The Reporter provides a monthly summary of Canadian federal legislative and regulatory developments of relevance to federally regulated financial institutions. It does not address Canadian provincial financial services legislative and regulatory developments, although this information is tracked by BLG and can be provided on request. In addition, purely technical and administrative changes (such as changes to reporting forms) are not covered.

March 2021



Title and Brief Summary


Canadian Payments Association

Canada Gazette, Part II, Volume 155, Number 7, March 15, 2021

Canadian Payments Association By-law No. 1 — General — By-law Amending Canadian Payments Act, SOR/2021-37.

The amendments to the by-law makes changes to the operation of the board of directors and moves a number of prescriptive details regarding the Stakeholder Advisory Council (SAC), so that Payments Canada can more rapidly change the composition of the SAC in order to keep pace with the rapidly changing payments ecosystem.

Subdivision B in force April 2, 2021, see SI/2021-12

Payments Canada


Changes to our rules and standards

The following amendments were approved by the board and the Department of Finance and come into effect on April 26, 2021:

ACSS Rule E3 - Amendments to update the definitions of “Severity 1 Contingency Situations” (now “Direct Participant Incidents”), “Severity 2 Contingency Situations” (now “CSN Incident”) and notification requirements for those incidents to reflect operational practices. Approved by the board February 25, 2021, effective April 26, 2021.

Effective April 26, 2021


March 31, 2021

Evaluation of the effects of too-big-to-fail reforms: Final report

The Financial Stability Board (FSB) published the final report on its evaluation of the effects of too-big-to-fail (TBTF) reforms for systemically important banks (SIBs).

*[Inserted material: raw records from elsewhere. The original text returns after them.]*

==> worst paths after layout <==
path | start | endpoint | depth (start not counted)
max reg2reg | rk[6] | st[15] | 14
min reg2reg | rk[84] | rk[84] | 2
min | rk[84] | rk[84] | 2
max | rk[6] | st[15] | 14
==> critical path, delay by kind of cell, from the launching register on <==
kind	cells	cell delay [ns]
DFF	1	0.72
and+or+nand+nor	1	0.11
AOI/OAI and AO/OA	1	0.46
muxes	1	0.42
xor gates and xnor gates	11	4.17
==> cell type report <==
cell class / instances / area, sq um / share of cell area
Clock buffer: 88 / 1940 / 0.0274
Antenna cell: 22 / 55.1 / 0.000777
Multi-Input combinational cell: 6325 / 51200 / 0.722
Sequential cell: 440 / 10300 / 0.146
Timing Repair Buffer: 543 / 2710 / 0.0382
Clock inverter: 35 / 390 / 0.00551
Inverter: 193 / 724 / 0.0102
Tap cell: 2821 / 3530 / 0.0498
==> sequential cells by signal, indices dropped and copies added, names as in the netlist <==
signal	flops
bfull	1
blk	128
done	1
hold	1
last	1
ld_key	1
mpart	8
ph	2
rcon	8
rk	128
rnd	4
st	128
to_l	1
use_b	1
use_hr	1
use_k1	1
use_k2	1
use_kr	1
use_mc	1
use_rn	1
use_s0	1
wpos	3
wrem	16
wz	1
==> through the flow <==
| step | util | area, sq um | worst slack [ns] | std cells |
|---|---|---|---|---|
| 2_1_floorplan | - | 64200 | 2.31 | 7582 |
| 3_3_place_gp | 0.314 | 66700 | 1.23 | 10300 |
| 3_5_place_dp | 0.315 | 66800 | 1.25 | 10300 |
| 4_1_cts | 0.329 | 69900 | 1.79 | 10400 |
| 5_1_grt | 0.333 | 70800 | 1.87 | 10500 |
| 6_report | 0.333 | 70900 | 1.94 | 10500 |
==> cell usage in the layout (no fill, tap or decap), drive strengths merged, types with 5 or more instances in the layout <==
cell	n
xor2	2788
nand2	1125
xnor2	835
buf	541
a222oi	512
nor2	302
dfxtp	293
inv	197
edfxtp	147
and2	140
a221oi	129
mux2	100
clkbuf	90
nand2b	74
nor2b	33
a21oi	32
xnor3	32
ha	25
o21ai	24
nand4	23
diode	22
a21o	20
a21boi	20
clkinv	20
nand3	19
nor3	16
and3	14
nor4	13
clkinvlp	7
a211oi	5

The evaluation examines the extent to which the reforms have reduced the systemic and moral hazard risks associated with SIBs, as well as their broader effects on the financial system.

See also:



March 30, 2021

Notice of changes to minimum base assessments

Pursuant to Section 3(2) of the Assessment of Financial Institutions Regulations, 2017, the minimum base assessments applicable to federally regulated financial institutions will be adjusted for the 2021/22 fiscal year (April 1, 2021 – March 31, 2022).



March 29, 2021

Implementation of policy for remission of service fees

The Office of the Superintendent of Financial Institutions (OSFI) charges fees for services in accordance with the Service Fees Act (the Act). The Act requires the implementation of service standards for the delivery of services that are subject to a fee.

When service standards are not met, Section 7 of the Act requires OSFI to remit all or part of the fee paid to the payer before July 1, of the following fiscal year.

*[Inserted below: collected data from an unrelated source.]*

Background: an optimization exercise with open tools, aiming at small area. Do not read the settings as production practice.
In this exercise RTL edits were held to simulation tests only and were not proved equivalent to the original.
No driver is modelled on the clock port, so clocking that relies on it looks cheaper here than on a real chip.
Power and IR drop assume default switching activity.

Design twist_deframer, start of the top module:
module twist_deframer (
    input  wire        clk,
    input  wire        rst,           
    input  wire [3:0]  lane,          
    input  wire [1:0]  sym,           
    output reg         locked,
    output wire        pol_inv,
    output reg         oh_valid,
    output reg  [63:0] oh_word,
    output wire        oh_crc_ok,
    output reg         pl_valid,
    output reg  [39:0] pl_word,
    output reg         stuff_rm,
    output reg         rx_ovf
);
clock: 8.0 ns
lec_check: 0
cap_margin: 20
core_margin: 2
core_utilization: 40
cts_buf_list: sky130_fd_sc_hd__clkbuf_8
cts_cluster_diameter: 100
cts_cluster_size: 20
slew_margin: 20
run.sh (not shown) runs the stock make flow with config.mk's settings and CLKGATE_MAP_FILE= SYNTH_SCRIPT=/design/flow/synth_recipe.tcl, a recipe that flattens the netlist after the stock synthesis.
The first run completed without violations.
Change:
ABC_AREA = 1   (was default)
CTS_BUF_LIST = default   (was sky130_fd_sc_hd__clkbuf_8)
CTS_CLUSTER_DIAMETER = default   (was 100)
CTS_CLUSTER_SIZE = default   (was 20)
Cell area rose by about 2%.
Power increases by 11%.
Wire length rose by about 6%.
Global-route usage goes up by 1.2 points.
Clock skew decreases by 5.2 ps.
Register-to-register slack gains 370 ps.
Critical path depth went up by 6.
Synthesized area goes up by about 0.8%.
Combinational power goes down by about 10%.
Change:
ABC_AREA = default   (was 1)
Result: Clock power is lower by 4.9%. Routed wire length drops by 5.8%. Power goes down by 0.55%. Die area goes down by 0.80%.
Change:
CTS_CLUSTER_DIAMETER = 100   (was default)
CTS_CLUSTER_SIZE = 30   (was default)
Result: Register-to-register slack stays flat; flip-flop and latch count does not change; die area stays the same; count of clock-buffer cells in the layout stays the same.


## run 1
Another version of the RTL of twist_deframer (not shown whole).
Size in the first run: ~780 cells after synthesis, about 170 flip-flops, about 120 I/O pins, about 8400 sq um of cells after synthesis.
Settings: LEC_CHECK=0, CAP_MARGIN=20, CORE_MARGIN=2, CORE_UTILIZATION=40, CTS_BUF_LIST=sky130_fd_sc_hd__clkbuf_8, SLEW_MARGIN=20; clock period 8.0 ns.
#### Input delta (run 2 over run 1)
Settings: CTS_BUF_LIST no longer set, was sky130_fd_sc_hd__clkbuf_8.
Findings:
Relative to run 1, run 2 improves worst hold margin. Run 1 -> run 2: routed length on met2 increased by a few percent. Required arrival time at the worst endpoint (run 2 over run 1): decrease, 0.03 ns. In run 2, the share of the final layout cell area in sequential cells came out 0.86 points below the value in run 1. There was hardly any difference in initial standard-cell utilization of the core between run 2 and run 1. Compared run 2 vs run 1, and global-route usage is up in run 2. Compared to run 1, run 2 has setup slack of the critical path after layout 0.075 ns lower. The count of plain and timing-repair buffers was comparable across run 1 and run 2. Run 2 packs its core tighter than run 1. Against run 1 as the reference, run 2 delivers a higher wire length of the first global-routing pass.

OSFI reviews service standards for all service fees quarterly and will remit fees in the form of a refund for service standards missed in the subsequent quarter in accordance with the table in this notice. Please note that interest is not paid on pending remissions.



March 29, 2021

OSFI seeks comments on revisions to the vested asset regime for foreign insurance branches


In November 2019, following a review of the responsibilities and general operating activities of the Securities Administration and Approvals Reporting Unit (SAAR), OSFI announced the first in a series of steps to modernize and improve its Securities Administration regime and processes. This letter introduces proposed procedural updates to branch requirements intended to reduce administrative requirements on a risk-adjusted basis and ensure OSFI is efficiently collecting the information it needs.

Proposed amendments

The Insurance Companies Act requires foreign companies to maintain in Canada an adequate margin of assets in respect of its insurance business in Canada. These assets must be vested in trust in a Canadian financial institution. The vested assets provide assurance that the foreign company is able to meet its obligations to Canadian policyholders. The Standard Trust Agreement (STA) is the agreement that establishes the account to hold such assets, and the contractual means for OSFI to obtain information from the Canadian trustee in respect of such assets. The STA consists of two forms:

  • Form 541 - The Standard Form Trust Agreement
  • Form 542 - The Terms and Conditions of the Standard Form Trust Agreement

Three amendments are proposed for review.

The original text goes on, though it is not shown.